Venom and Eternity is a treatise within a fictional narrative, in the sense that Isou’s fictional counterpart, Daniel, serves as the mouthpiece for Isou’s theory of “discrepant cinema.” However, it is also a fictional narrative within a treatise, since Daniel’s story is surrounded by a self-reflexive framework of authorial address, manifested in intertitles. These intertitles are not read by Isou, and therefore never intrude on the diegetic sound world; instead they reside within the discrepant visual realm of “chiseled photography.” Consider the following, which appears early in the film as intertitles directly from the author:

In an era where everyone is concerned with beautiful photography, the point here is to destroy the image. By destroying the object of painting, Picasso gave a new purpose to painting. That is why the painters of colored picture post-cards are failures. On the other hand, we have been able, for the first time in the annals of the Cinema, to complete a scenario independent in itself, without being forced to intercut it with “visual elements.” Therefore, an attentive spectator will be able to hear the most beautiful scenario in the history of the Cinema.

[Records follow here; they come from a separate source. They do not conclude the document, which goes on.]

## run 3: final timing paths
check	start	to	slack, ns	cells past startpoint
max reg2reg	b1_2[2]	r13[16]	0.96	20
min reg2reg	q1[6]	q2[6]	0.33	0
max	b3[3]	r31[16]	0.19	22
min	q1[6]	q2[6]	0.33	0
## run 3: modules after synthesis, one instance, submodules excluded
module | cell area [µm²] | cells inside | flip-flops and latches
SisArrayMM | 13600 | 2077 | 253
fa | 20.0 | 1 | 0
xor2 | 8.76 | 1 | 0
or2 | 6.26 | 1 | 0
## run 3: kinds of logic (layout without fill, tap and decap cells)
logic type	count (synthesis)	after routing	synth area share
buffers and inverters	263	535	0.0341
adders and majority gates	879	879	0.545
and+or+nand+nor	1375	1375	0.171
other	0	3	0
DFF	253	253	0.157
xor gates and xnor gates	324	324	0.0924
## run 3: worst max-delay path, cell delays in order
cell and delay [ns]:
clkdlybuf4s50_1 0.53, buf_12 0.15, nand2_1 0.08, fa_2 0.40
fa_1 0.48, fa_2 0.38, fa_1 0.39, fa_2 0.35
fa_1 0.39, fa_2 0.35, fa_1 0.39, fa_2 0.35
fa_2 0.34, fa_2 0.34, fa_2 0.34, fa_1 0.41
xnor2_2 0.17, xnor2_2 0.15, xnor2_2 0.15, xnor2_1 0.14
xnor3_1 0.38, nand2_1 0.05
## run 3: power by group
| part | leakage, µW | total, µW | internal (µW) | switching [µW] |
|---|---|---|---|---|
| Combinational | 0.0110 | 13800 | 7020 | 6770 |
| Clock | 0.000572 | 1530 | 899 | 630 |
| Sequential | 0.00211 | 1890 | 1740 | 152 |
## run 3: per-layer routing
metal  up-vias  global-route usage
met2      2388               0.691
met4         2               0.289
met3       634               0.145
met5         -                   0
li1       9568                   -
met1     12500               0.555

Even disregarding the hyperbole of the last sentence, it is questionable whether Isou truly achieves what he claims to have achieved. While his scenario is independent in itself, being limited only to soundtrack narration, he makes his assertion regarding “visual elements” through the visual element of onscreen text. Less questionable, however, is the place that Venom and Eternity holds, within both avant-garde cinema as well as the Bakhtinian tradition of the carnivalesque. The latter, often linked to comic genres, bears equal relevance to the subversions of the avant-garde.

REFERENCES

Bakhtin, Mikhail. Rabelais and His World. 1968. Bloomington, IN: Indiana UP, 1984.

Kaufmann, Vincent. Guy Debord: Revolution in the Service of Poetry. Trans. Robert Bononno. Minneapolis: Minnesota UP.

Stam, Robert. Reflexivity in Film and Literature. 1985. New York: Columbia UP, 1992.

Traité de bave et d’éternité. Dir. Isidore Isou. 1951. DVD. Avant-Garde 2: Experimental Cinema 1928-1954. Kino International Corporation, 2007.